Research significance
Supports targeting NLRP3/NF-κB-driven neuroinflammation and oxidative stress as therapeutically relevant mechanisms in PD and highlights intranasal curcumin as a potentially translational repurposing/delivery strategy, though the study lacks motor, dopaminergic neuron, and pharmacokinetic endpoints.
Source abstract
OBJECTIVE: To investigate the potential of intranasal curcumin (IN-CUCM) administration in alleviating anxio-depressive disorders in a rotenone (Rot)-induced Parkinson's disease (PD) rat model. METHODS: Adult male Wistar rats were administered Rot [3 mg/(kg·d)] for 14 d to induce PD and subsequently treated with IN-CUCM [2.5, 5, or 10 mg/(kg·d)] or fluoxetine [FLU, 10 mg/(kg·d)] for an additional 14 d (n=14 per group).

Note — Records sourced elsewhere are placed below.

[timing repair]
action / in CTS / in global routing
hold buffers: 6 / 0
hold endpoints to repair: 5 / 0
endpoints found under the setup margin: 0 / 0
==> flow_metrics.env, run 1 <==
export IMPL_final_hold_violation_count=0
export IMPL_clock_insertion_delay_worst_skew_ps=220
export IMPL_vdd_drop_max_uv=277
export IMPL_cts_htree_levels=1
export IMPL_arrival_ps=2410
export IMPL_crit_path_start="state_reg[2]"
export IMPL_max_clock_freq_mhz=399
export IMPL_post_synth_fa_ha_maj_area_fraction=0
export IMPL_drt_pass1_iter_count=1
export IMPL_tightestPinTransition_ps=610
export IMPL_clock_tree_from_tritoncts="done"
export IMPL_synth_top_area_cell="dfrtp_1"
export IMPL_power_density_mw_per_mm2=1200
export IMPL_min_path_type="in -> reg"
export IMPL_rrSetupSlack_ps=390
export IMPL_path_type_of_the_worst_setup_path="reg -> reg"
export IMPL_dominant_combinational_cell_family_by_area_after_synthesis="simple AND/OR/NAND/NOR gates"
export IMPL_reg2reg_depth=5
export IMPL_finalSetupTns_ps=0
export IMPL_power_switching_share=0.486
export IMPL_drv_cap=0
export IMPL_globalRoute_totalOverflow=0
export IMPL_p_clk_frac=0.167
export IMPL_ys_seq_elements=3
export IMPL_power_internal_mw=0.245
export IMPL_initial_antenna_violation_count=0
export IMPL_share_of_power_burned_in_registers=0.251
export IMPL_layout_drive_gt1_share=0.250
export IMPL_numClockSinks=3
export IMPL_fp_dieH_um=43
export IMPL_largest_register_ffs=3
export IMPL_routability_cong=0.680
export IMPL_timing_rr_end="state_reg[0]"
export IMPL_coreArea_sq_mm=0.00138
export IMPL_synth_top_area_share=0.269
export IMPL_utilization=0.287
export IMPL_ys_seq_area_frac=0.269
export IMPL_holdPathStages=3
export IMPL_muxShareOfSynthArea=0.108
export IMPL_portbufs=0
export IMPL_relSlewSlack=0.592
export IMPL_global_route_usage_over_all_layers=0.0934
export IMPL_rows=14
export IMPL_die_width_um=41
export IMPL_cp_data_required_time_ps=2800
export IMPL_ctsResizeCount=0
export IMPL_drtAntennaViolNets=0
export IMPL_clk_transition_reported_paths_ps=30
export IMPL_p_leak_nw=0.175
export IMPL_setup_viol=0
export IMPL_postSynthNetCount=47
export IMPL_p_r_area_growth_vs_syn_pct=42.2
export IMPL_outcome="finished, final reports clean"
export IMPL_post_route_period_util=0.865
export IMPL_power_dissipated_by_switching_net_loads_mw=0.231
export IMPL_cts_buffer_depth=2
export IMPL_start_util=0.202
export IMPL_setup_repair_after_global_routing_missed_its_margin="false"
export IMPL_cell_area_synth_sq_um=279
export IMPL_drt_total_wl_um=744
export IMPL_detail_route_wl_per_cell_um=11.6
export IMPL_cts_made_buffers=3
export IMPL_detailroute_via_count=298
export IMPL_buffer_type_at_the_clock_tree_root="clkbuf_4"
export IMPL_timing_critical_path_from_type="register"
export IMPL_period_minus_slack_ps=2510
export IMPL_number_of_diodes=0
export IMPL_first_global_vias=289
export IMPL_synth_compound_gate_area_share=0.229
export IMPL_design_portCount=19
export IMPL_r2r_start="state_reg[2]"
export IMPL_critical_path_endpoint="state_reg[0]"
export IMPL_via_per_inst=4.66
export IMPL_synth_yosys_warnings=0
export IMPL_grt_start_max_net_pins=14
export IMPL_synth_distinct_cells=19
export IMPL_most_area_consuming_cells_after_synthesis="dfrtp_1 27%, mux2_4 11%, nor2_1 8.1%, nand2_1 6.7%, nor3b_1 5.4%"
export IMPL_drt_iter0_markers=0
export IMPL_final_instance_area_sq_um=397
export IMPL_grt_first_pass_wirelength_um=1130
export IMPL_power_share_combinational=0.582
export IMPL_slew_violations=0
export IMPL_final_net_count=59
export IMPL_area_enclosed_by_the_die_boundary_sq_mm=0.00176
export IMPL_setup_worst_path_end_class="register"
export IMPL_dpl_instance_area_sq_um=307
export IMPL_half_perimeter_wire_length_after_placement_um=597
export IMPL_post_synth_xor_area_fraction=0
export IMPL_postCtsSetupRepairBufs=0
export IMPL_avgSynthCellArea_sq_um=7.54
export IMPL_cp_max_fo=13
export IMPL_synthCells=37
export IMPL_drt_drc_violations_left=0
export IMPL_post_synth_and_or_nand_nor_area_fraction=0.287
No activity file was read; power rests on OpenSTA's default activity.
<file path="config.mk">
export PLATFORM = sky130hd
export DESIGN_NAME = hcb_min2
export DESIGN_NICKNAME = d
export VERILOG_FILES = /design/src/rtl/core/hcb_pkg.sv /design/src/rtl/core/hcb_min2.sv
export SDC_FILE = /design/constraint.sdc
export NUM_CORES = 1
export LEC_CHECK = 0
export BUFFER_PORTS_ARGS = -buffer_cell sky130_fd_sc_hd__buf_2
export CAP_MARGIN = 20
export CORE_ASPECT_RATIO = 1.4
export CORE_MARGIN = 10
export CORE_UTILIZATION = 54
export CTS_BUF_LIST = sky130_fd_sc_hd__clkbuf_4 sky130_fd_sc_hd__clkbuf_8
export DETAILED_ROUTE_END_ITERATION = 10
export HOLD_SLACK_MARGIN = 0.06
export PLACE_DENSITY_LB_ADDON = 0.08
export SYNTH_ARGS = -nofsm -noshare
export SYNTH_HDL_FRONTEND = slang
export SYNTH_SLANG_ARGS = --single-unit
</file>
<file path="constraint.sdc">
create_clock -name clk -period 4.92 [get_ports clk]
set_clock_uncertainty 0.05 [all_clocks]
set_input_delay 0.492 -clock clk [delete_from_list [all_inputs] [get_ports clk]]
set_output_delay 0.492 -clock clk [all_outputs]
set_load 0.01 [all_outputs]
</file>
<file path="src/rtl/core/hcb_pkg.sv">
package hcb_pkg;

  // Command codes carried in the input beat.
  localparam logic [1:0] CMD_COUNT  = 2'd0;
  localparam logic [1:0] CMD_BUILD  = 2'd1;
  localparam logic [1:0] CMD_ENCODE = 2'd2;
  localparam logic [1:0] CMD_CLEAR  = 2'd3;

  // Status codes returned with every result beat.
  localparam logic [2:0] STS_OK        = 3'd0;
  localparam logic [2:0] STS_ABSENT    = 3'd1;
  localparam logic [2:0] STS_TOO_LONG  = 3'd2;
  localparam logic [2:0] STS_SATURATED = 3'd3;
  localparam logic [2:0] STS_NOT_BUILT = 3'd4;

  localparam int DISTINCT_W = 9;

  typedef enum logic [3:0] {
    ST_IDLE,
    ST_CNT,
    ST_ENC,
    ST_LEAF,
    ST_MTOP,
    ST_SCAN,
    ST_MW0,
    ST_MW1,
    ST_MW2,
    ST_CODE,
    ST_CFET,
    ST_WREQ,
    ST_WDAT,
    ST_RESP
  } hcb_state_t;

endpackage

</file>
<file path="src/rtl/core/hcb_min2.sv">
// Tracks the lowest and second lowest frequency over a stream of nodes.
// Strict compares keep the first sampled index among equal frequencies.
module hcb_min2
  import hcb_pkg::*;
#(
  parameter int FW = 24,
  parameter int IW = 9
) (
  input  logic          clk,
  input  logic          clr,
  input  logic          smp,
  input  logic [FW-1:0] smp_freq,
  input  logic [IW-1:0] smp_idx,
  output logic [FW-1:0] m1_freq,
  output logic [IW-1:0] m1_idx,
  output logic          m1_have,
  output logic [FW-1:0] m2_freq,
  output logic [IW-1:0] m2_idx,
  output logic          m2_have
);

  logic [FW-1:0] f1_r, f1_nxt, f2_r, f2_nxt;
  logic [IW-1:0] i1_r, i1_nxt, i2_r, i2_nxt;
  logic          h1_r, h1_nxt, h2_r, h2_nxt;

  // Insert the new sample into the two-entry sorted list.
  always_comb begin
    f1_nxt = f1_r;
    i1_nxt = i1_r;
    h1_nxt = h1_r;
    f2_nxt = f2_r;
    i2_nxt = i2_r;
    h2_nxt = h2_r;
    if (clr) begin
      h1_nxt = 1'b0;
      h2_nxt = 1'b0;
    end else if (smp) begin
      if (!h1_r || smp_freq < f1_r) begin
        f2_nxt = f1_r;
        i2_nxt = i1_r;
        h2_nxt = h1_r;
        f1_nxt = smp_freq;
        i1_nxt = smp_idx;
        h1_nxt = 1'b1;
      end else if (!h2_r || smp_freq < f2_r) begin
        f2_nxt = smp_freq;
        i2_nxt = smp_idx;
        h2_nxt = 1'b1;
      end
    end
  end

  always_ff @(posedge clk) begin
    f1_r <= f1_nxt;
    i1_r <= i1_nxt;
    h1_r <= h1_nxt;
    f2_r <= f2_nxt;
    i2_r <= i2_nxt;
    h2_r <= h2_nxt;
  end

  assign m1_freq = f1_r;
  assign m1_idx  = i1_r;
  assign m1_have = h1_r;
  assign m2_freq = f2_r;
  assign m2_idx  = i2_r;
  assign m2_have = h2_r;

endmodule

</file>
* Word level (Yosys, flattened, before mapping) *
Cells that the tools add are included.

cells by class
  reductions and logical operators = 9
  muxes and demuxes = 6
  order comparisons = 2
  bitwise logic cells = 1

operator list
  cell               count
  $lt 24x24->1       2
  $mux 24            2
  $mux 9             2
  $reduce_and 3->1   2
  $reduce_and 2->1   2
  $logic_not 1->1    2
  $logic_or 1x1->1   2
  $mux 1             2
  $reduce_bool 2->1  1
  $not 1->1          1

word-level totals
  flip-flop bits (word level) = 68
  logic and storage cells = 24
  input port bits = 36
  output and inout port bits = 68

* Depth between registers and ports, before layout *
Gate-level depths: netlist of the first run.

  depth after elaboration = 4
  depth in mapped cells = 9

* Worst setup path after synthesis of the first run *
No wires, ideal clock.

  path type = input to register
  start point = input port smp_freq[6]
  end point = register f2_r[0] (netlist: m2_freq[0]) (enable)
  arrival time = 3.124 ns
  required time = 4.438 ns
  setup slack = 1.314 ns
  path buffers = 0
  cell stages on the path = 6
  cells stage by stage = ha_1 a21o_1 a221o_1 a31oi_1 o22ai_1 o2bb2ai_1

between the ends
  cells in the longest elaborated chain, start to end = 4
  elaborated cells on any way between the ends = 6

RTL lines
  element                                     line                            text
  start, declared                             hcb_min2.sv:12                  input logic [FW-1:0] smp_freq,
  $lt 24x24->1, on equally long branches      hcb_min2.sv:38, hcb_min2.sv:45
  $logic_or 1x1->1, on equally long branches  hcb_min2.sv:38, hcb_min2.sv:45
  $reduce_bool 2->1 (no source line) (*)      -
  $reduce_and 3->1 (no source line) (*)       -
  end signal, assigned                        hcb_min2.sv:57                  f2_r <= f2_nxt;
  end, declared                               hcb_min2.sv:22                  logic [FW-1:0] f1_r, f1_nxt, f2_r, f2_nxt;

Mark *: on every way between the ends. The rest lies on a longest branch, timed or not.
A chain may end at the register's enable or synchronous reset.

* Final worst setup path of the first run *
  start point = register f1_r[2] (netlist: m1_freq[2])
  end point = register f1_r[22] (netlist: m1_freq[22]) (enable)

between the ends
  cells in the longest elaborated chain, start to end = 3

RTL lines
  element                            line            text
  start, declared                    hcb_min2.sv:22
  start signal, assigned             hcb_min2.sv:54  f1_r <= f1_nxt;
  $lt 24x24->1                       hcb_min2.sv:38  if (!h1_r || smp_freq < f1_r) begin
  $logic_or 1x1->1                   hcb_min2.sv:38
  $reduce_and 3->1 (no source line)  -

Every way passes these cells.
<file path="config.mk">
export PLATFORM = sky130hd
export DESIGN_NAME = crt_incremental_combine
export DESIGN_NICKNAME = d
export VERILOG_FILES = /design/src/rtl/crt_pkg.sv /design/src/rtl/crt_incremental_combine.sv /design/src/rtl/crt_div.sv
export SDC_FILE = /design/constraint.sdc
export NUM_CORES = 2
export LEC_CHECK = 0
export BUFFER_PORTS_ARGS = -buffer_cell sky130_fd_sc_hd__buf_2
export CORE_ASPECT_RATIO = 0.75
export CORE_MARGIN = 2
export CORE_UTILIZATION = 30
export CTS_CLUSTER_DIAMETER = 100
export DETAILED_ROUTE_END_ITERATION = 6
export PLACE_DENSITY = 0.53
export SLEW_MARGIN = 20
export SYNTH_ARGS = -nofsm -noshare
export SYNTH_HDL_FRONTEND = slang
export SYNTH_SLANG_ARGS = --single-unit
</file>
<file path="constraint.sdc">
create_clock -name clk_i -period 13.2 [get_ports clk_i]
set_input_delay 0 -clock clk_i [delete_from_list [all_inputs] [get_ports clk_i]]
set_output_delay 0 -clock clk_i [all_outputs]
set_load 0.005 [all_outputs]
</file>
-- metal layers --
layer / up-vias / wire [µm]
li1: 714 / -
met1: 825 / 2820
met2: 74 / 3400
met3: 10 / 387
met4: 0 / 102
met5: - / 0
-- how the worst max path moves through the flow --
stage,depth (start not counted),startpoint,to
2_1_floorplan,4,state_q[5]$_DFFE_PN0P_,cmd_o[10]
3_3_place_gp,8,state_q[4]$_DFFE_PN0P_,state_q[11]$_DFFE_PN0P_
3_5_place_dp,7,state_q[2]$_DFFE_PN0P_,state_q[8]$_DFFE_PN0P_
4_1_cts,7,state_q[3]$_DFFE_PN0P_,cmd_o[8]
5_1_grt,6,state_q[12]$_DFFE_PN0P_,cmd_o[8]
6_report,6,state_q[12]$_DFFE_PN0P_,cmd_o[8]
<file path="config.mk">
export PLATFORM = sky130hd
export DESIGN_NAME = two_wheel_move_controller
export DESIGN_NICKNAME = d
export VERILOG_FILES = /design/src/twmc_pkg.sv /design/src/twmc_dp.sv /design/src/twmc_ctrl.sv /design/src/two_wheel_move_controller.sv
export SDC_FILE = /design/constraint.sdc
export NUM_CORES = 2
export LEC_CHECK = 0
export ABC_AREA = 1
export ABC_CLOCK_PERIOD_IN_PS = 14800
export BUFFER_PORTS_ARGS = -buffer_cell sky130_fd_sc_hd__buf_2
export CORE_MARGIN = 10
export CORE_UTILIZATION = 35
export DETAILED_ROUTE_END_ITERATION = 7
export GPL_ROUTABILITY_DRIVEN = 0
export HOLD_SLACK_MARGIN = 0.05
export PLACE_DENSITY = 0.59
export SKIP_CTS_REPAIR_TIMING = 1
export SLEW_MARGIN = 20
export SYNTH_ARGS = -nofsm -noshare
export SYNTH_HDL_FRONTEND = slang
export SYNTH_SLANG_ARGS = --single-unit
</file>
<file path="constraint.sdc">
create_clock -name clk -period 14.8 [get_ports clk]
set_clock_uncertainty 0.2 [all_clocks]
set_input_delay 3.7 -clock clk [delete_from_list [all_inputs] [get_ports clk]]
set_output_delay 3.7 -clock clk [all_outputs]
set_load 0.05 [all_outputs]
</file>
### config.mk
export PLATFORM = sky130hd
export DESIGN_NAME = rss_ctrl
export DESIGN_NICKNAME = d
export VERILOG_FILES = /design/src/hw/rtl/rss_pkg.sv /design/src/hw/rtl/rss_ctrl.sv
export SDC_FILE = /design/constraint.sdc
export NUM_CORES = 1
export LEC_CHECK = 0
export BUFFER_PORTS_ARGS = -buffer_cell sky130_fd_sc_hd__buf_2
export CORE_MARGIN = 2
export CORE_UTILIZATION = 30
export CTS_BUF_LIST = sky130_fd_sc_hd__clkbuf_8
export CTS_CLUSTER_SIZE = 30
export DETAILED_ROUTE_END_ITERATION = 10
export GPL_TIMING_DRIVEN = 0
export SYNTH_ARGS = -nofsm -noshare
export SYNTH_HDL_FRONTEND = slang
export SYNTH_SLANG_ARGS = --single-unit
### constraint.sdc
create_clock -name clk -period 3.2 [get_ports clk]
set_input_delay 0.64 -clock clk [delete_from_list [all_inputs] [get_ports clk]]
set_output_delay 0.64 -clock clk [all_outputs]
set_load 0.05 [all_outputs]
`src/rtl/core/ohlc_pkg.sv`:
```
// shared types, constants and helpers for the ohlc bar aggregator
// no dependencies
`timescale 1ns / 1ps
`default_nettype none
package ohlc_pkg;

  localparam int SLOTS    = 256;
  localparam int SLOT_W   = $clog2(SLOTS);
  localparam int TIME_W   = 63;
  localparam int PRICE_W  = 48;
  localparam int VOL_W    = 48;
  localparam int CNT_W    = 32;
  localparam int IV_W     = 46;

  localparam logic [IV_W-1:0]   IV_RESET = 46'd60000000000;
  localparam logic [CNT_W-1:0]  CNT_MAX  = '1;
  localparam logic [TIME_W-1:0] TIME_MAX = '1;

  localparam logic CMD_SUBSCRIBE = 1'b0;
  localparam logic CMD_TRADE     = 1'b1;

  typedef struct packed {
    logic [TIME_W-1:0]         win_start;
    logic [TIME_W-1:0]         win_end;
    logic signed [PRICE_W-1:0] open_p;
    logic signed [PRICE_W-1:0] high_p;
    logic signed [PRICE_W-1:0] low_p;
    logic signed [PRICE_W-1:0] close_p;
    logic [VOL_W-1:0]          first_vol;
    logic [VOL_W-1:0]          win_vol;
    logic [CNT_W-1:0]          count;
  } entry_t;

  typedef enum logic [2:0] {
    ST_IDLE,
    ST_READ,
    ST_DIV,
    ST_ALIGN,
    ST_FIN
  } state_t;

  typedef struct packed {
    logic              start;
    logic [TIME_W-1:0] dividend;
    logic [IV_W-1:0]   divisor;
  } div_req_t;

  typedef struct packed {
    logic            done;
    logic [IV_W-1:0] rem;
  } div_rsp_t;

  function automatic logic [TIME_W-1:0] add_sat63(input logic [TIME_W-1:0] a,
                                                  input logic [TIME_W-1:0] b);
    logic [TIME_W:0] s;
    s = {1'b0, a} + {1'b0, b};
    return s[TIME_W] ? TIME_MAX : s[TIME_W-1:0];
  endfunction

endpackage
`default_nettype wire

```
`src/rtl/core/ohlc_mod_unit.sv`:
```
// bit-serial restoring remainder unit, one dividend bit per cycle
// depends on ohlc_pkg
`timescale 1ns / 1ps
`default_nettype none
module ohlc_mod_unit (
  input  wire              clk,
  input  wire              rst,
  input  ohlc_pkg::div_req_t req,
  output ohlc_pkg::div_rsp_t rsp
);
  import ohlc_pkg::*;

  localparam int STEP_W = $clog2(TIME_W);
  localparam logic [STEP_W-1:0] LAST_STEP = STEP_W'(TIME_W - 1);

  logic              busy;
  logic              done;
  logic [STEP_W-1:0] step;
  logic [TIME_W-1:0] shift;
  logic [IV_W-1:0]   divisor;
  logic [IV_W-1:0]   rem;
  logic [IV_W:0]     trial;

  assign trial = {rem, shift[TIME_W-1]};

  always_ff @(posedge clk) begin
    if (rst) begin
      busy <= 1'b0;
      done <= 1'b0;
    end else begin
      done <= 1'b0;
      if (req.start) begin
        busy <= 1'b1;
      end else if (busy && step == LAST_STEP) begin
        busy <= 1'b0;
        done <= 1'b1;
      end
    end
  end

  always_ff @(posedge clk) begin
    if (req.start) begin
      step    <= '0;
      shift   <= req.dividend;
      divisor <= req.divisor;
      rem     <= '0;
    end else if (busy) begin
      step  <= step + STEP_W'(1);
      shift <= {shift[TIME_W-2:0], 1'b0};
      if (trial >= {1'b0, divisor}) begin
        rem <= IV_W'(trial - {1'b0, divisor});
      end else begin
        rem <= trial[IV_W-1:0];
      end
    end
  end

  assign rsp = {done, rem};

endmodule
`default_nettype wire

```
`config.mk`:
```
export PLATFORM = sky130hd
export DESIGN_NAME = ohlc_mod_unit
export DESIGN_NICKNAME = d
export VERILOG_FILES = /design/src/rtl/core/ohlc_pkg.sv /design/src/rtl/core/ohlc_mod_unit.sv
export SDC_FILE = /design/constraint.sdc
export NUM_CORES = 1
export LEC_CHECK = 0
export BUFFER_PORTS_ARGS = -buffer_cell sky130_fd_sc_hd__buf_2
export CORE_MARGIN = 2
export CORE_UTILIZATION = 35
export DETAILED_ROUTE_END_ITERATION = 12
export HOLD_SLACK_MARGIN = 0.06
export PLACE_DENSITY = 0.59
export SLEW_MARGIN = 10
export SYNTH_ARGS = -nofsm -noshare
export SYNTH_HDL_FRONTEND = slang
export SYNTH_SLANG_ARGS = --single-unit
export TNS_END_PERCENT = 20
```
`constraint.sdc`:
```
create_clock -name clk -period 3.4 [get_ports clk]
set_input_delay 0.68 -clock clk [delete_from_list [all_inputs] [get_ports clk]]
set_output_delay 0.68 -clock clk [all_outputs]
set_load 0.03 [all_outputs]
```
==> results.tsv <==
stage	metric	value	unit
pwr	worst vdd ir	0.339	mV
synth	Synth Flop Type	edfxtp_1	
timing	Worst slew margin	55.1	%
synth	number of flops mapped to enable cells by yosys	109	
setup_path	R2R Path End	rem[36]$_SDFFE_PP0P_	
clock_tree	TritonCTS Buffers	17	
synth	Synthesis Warnings	0	
die	Core Region	26100	um^2
clock_tree	setup bufs post-CTS	0	
timing	final setup violation count	0	
clock_tree	Hold-fix buffers, CTS	0	
setup_path	Startpoint Class	register	
synth	Yosys top cell area share	35.1	%
hold_path	Hold WC Path Type	in2reg	
detailed_routing	DRC errors left	5	
detailed_routing	Final ANT Viol Nets	0	
pwr	Static Leak	4.71	nW
hold_path	Hold Path End	busy$_SDFFE_PP0P_	
setup_path	crit path buf inv count	0	
detailed_routing	Post-Route WL	22800	um
die	Top-Level Pins	159	
global_route	Tot GR Track Use	16.3	%
setup_path	CP peak stage delay	0.44	ns
timing	RSZ-0062 raised after global routing	false	
synth	Synth top cells by count	edfxtp_1 (109), nand2_1 (78), mux2_2 (62)	
place	routability cong.	0.841	
die	die area	27900	um^2
final_layout	share of layout cells above drive strength 1	32.2	%
timing	Final min period	3.12	ns
outcome	outcome	finished with violations	
clock_tree	CTS Buffer Depth	2	
die	Rows	59	
die	initial cell density of the core	35.7	%
setup_path	category of the critical setup timing path	reg2reg	
detailed_routing	drt wl/cell	16.7	um
detailed_routing	initial drt markers	461	
final_layout	Final Net Count	1176	
outcome	failing checks	design-rule violations	
clock_tree	Sink Count	163	
synth	synthesized area	9320	um^2
place	number of port buffers	158	
setup_path	cells along the critical path	ha_1 > a21oi_1 > o21a_1 > o22ai_1 > or3_1 > o21ai_2 > o21ai_4 > a21o_2 > nand2_1 > o21ai_1	
final_layout	Fill cells	2583	
detailed_routing	DR vias	7016	
global_route	GR Overflow Total	0	
timing	worst hold-check slack	0.422	ns
timing	Final Hold Violating Endpoints	0	
pwr	total power	0.00534	W
global_route	initial antenna violation count	1	
timing	max frequency	321	MHz
setup_path	R2R Setup Slk	0.28	ns
synth	sequential-to-total area share from yosys stat	46.7	%
job	maxcap violations	0	
final_layout	Post-Layout Cell Count	1364	
final_layout	Layout area overhead	18.3	%
pwr	Cell Pwr Density	484	nW/um^2
timing	Tcrit/Tclk final	91.6	%
clock_tree	CTS clk-pin slew, worst paths	0.07	ns
place	Placed Cells	1331	
setup_path	Worst Setup End Kind	register	
clock_tree	CTS H-Tree Depth	4	
synth	Net Count, Synth	1031	
die	Die Y-Extent	167	um
setup_path	Worst Path Arrival	3.41	ns
detailed_routing	vias per cell	5.14	
synth	FF+latch count, synth	163	
global_route	largest net degree at the start of global routing	81	
synth	Yosys cell types	61	
setup_path	FF-to-FF path depth	10	
clock_tree	clock latency on the worst-skew pair	0.43	ns
setup_path	data required time of the worst path	3.69	ns
synth	post-synthesis cell count	870	
synth	most numerous cell in the Yosys netlist	edfxtp_1	
timing	Fin Setup TNS	0	ns
clock_tree	CTS tree	done	
clock_tree	post-CTS resize count	0	
timing	Worst Skew	0.0125	ns
synth	top cell type by total area after synthesis	edfxtp_1	
synth	synth top area cells	edfxtp_1 (35%), dfxtp_1 (12%), mux2_2 (7.5%)	
synth	Post-synth ARST share	0	%
timing	worst-margin pin slew	0.673	ns
timing	Max Slew Vio Count	0	
setup_path	r2r startpoint	rem[15]$_SDFFE_PP0P_	
detailed_routing	drt pass-1 iters	9	
setup_path	critical path's slowest cell	nand2_1	
clock_tree	Clock Tree Root	clkbuf_16	
synth	Mean Syn Cell Area	10.7	um^2
hold_path	WHS Path Cells	2	
global_route	number of global-route vias before repair	6742	
global_route	first-pass GRT wire length	36300	um
setup_path	CP max FO	11	
place	detailed-placement wirelength estimate	16400	um
hold_path	hold_sp	rst	
setup_path	delay-heaviest family, CP	compound AO/OA/AOI/OAI gates	
die	die width	167	um
==> layout make-up <==
type                       count  area (um^2)  area share [%]
inverter                      58          218            1.98
timing repair buffer         169          930            8.44
sequential                   163         4360            39.5
multi-input combinational    606         4510            41.0
clock inverter                 9         92.6           0.840
tap                          335          419            3.80
clock buffer                  23          489            4.44
antenna                        1         2.50          0.0227
==> metal layers <==
layer / vias to the layer above / global-route usage (%) / share of wire (%)
li1: 3483 / - / -
met1: 3370 / 22.8 / 48
met2: 141 / 25.4 / 46
met3: 22 / 3.40 / 4.4
met4: 0 / 4.73 / 1.6
met5: - / 0 / 0
==> where the power goes <==
group          internal (W)  total (W)  switching, W
Sequential          0.00230    0.00237     0.0000731
Combinational      0.000425    0.00104      0.000613
Clock               0.00110    0.00193      0.000824
Total               0.00383    0.00534       0.00151
==> cells in the final DEF (no fill, tap or decap), types with 5 or more instances in the layout <==
master     count
and3_1        10
a211oi_2       6
buf_4          7
nor3_1        12
clkbuf_16     18
mux2_2        62
a32oi_1       12
edfxtp_1     109
nand2_2       23
inv_1         57
o21ai_0       21
a21o_1        35
a311oi_2      26
xnor2_1       25
nor2_1        55
nand2b_1       7
ha_1          48
nand3_1       11
nand2_1       78
or2_2          5
a21oi_1       48
buf_2        157
dfxtp_1       53
xor2_1        21
a31oi_1        9
o21ai_1       22
and2_1         5
o21a_1         7
nand4_1        7
==> state kept, by name (all words and copies together), names as in the netlist <==
register,cells
rem,46
shift,63
divisor,46
done,1
step,6
busy,1
==> worst max-delay path by stage <==
stage,cells after the start,end,start
global placement,12,rem[1]$_SDFFE_PP0P_,rem[15]$_SDFFE_PP0P_
detailed placement,12,rem[1]$_SDFFE_PP0P_,divisor[1]$_DFFE_PP_
finish,10,rem[36]$_SDFFE_PP0P_,rem[15]$_SDFFE_PP0P_
CTS,12,rem[35]$_SDFFE_PP0P_,divisor[4]$_DFFE_PP_
global route,10,rem[39]$_SDFFE_PP0P_,rem[15]$_SDFFE_PP0P_
floorplan,13,rem[32]$_SDFFE_PP0P_,rem[18]$_SDFFE_PP0P_
==> through the flow <==
step	utilization, %	area, um^2	setup slack [ns]
after CTS	42.2	11000	0.280
after global routing	42.2	11000	0.0819
after detailed placement	39.9	10400	0.318
after floorplan	-	9320	0.556
after global placement	39.9	10400	0.309
final	42.2	11000	0.285
==> cell families (layout without fill, tap and decap cells) <==
logic type / count (synthesis) / after routing / share of synthesized area [%]
AO/OA/AOI/OAI: 221 / 221 / 18.4
XOR/XNOR: 46 / 46 / 4.32
adder cells (fa/ha/maj): 49 / 49 / 6.66
buffers and inverters: 101 / 259 / 4.85
flip-flops: 163 / 163 / 46.7
multiplexers: 62 / 62 / 7.49
other: 0 / 1 / 0
AND/OR/NAND/NOR: 228 / 228 / 11.6
No activity file was read; power rests on OpenSTA's default activity.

Behavioral tests, including open field test, forced swimming test, and tail suspension test, were conducted to evaluate depression- and anxiety-like symptoms. The hippocampal (HPC) and prefrontal cortical (PFC) samples were analyzed for antioxidant enzymes (glutathione, catalase, and superoxide dismutase), oxidative stress (OS) markers (malondialdehyde and nitrite), and inflammatory mediators [nuclear factor kappa B (NF-κB), NOD-, LRR-, and pyrin domain-containing protein 3 (NLRP3), caspase-1 (Casp-1), apoptosis-associated specklike protein (ASC), and cytokines] using enzyme-linked immunosorbent assay and quantitative polymerase chain reaction, respectively. Molecular docking verification was also conducted. RESULTS: IN-CUCM [5 and 10 mg/(kg·d)] significantly ameliorated anxio-depressive-like behaviors of PD rats induced by Rot, and regulated OS biomarkers and endogenous antioxidants in both HPC and PFC (P<0.01). Additionally, IN-CUCM attenuated neuroinflammatory responses by downregulating NF-κB, ASC, NLRP3, and Casp-1, and modulating cytokines in these brain regions (P<0.01). Molecular docking analysis revealed a high affinity of CUCM for the NF-κB/NLRP3 inflammasome pathway. CONCLUSION: IN-CUCM effectively alleviates anxio-depressive-like behaviors in PD by mitigating OS and neuroinflammation.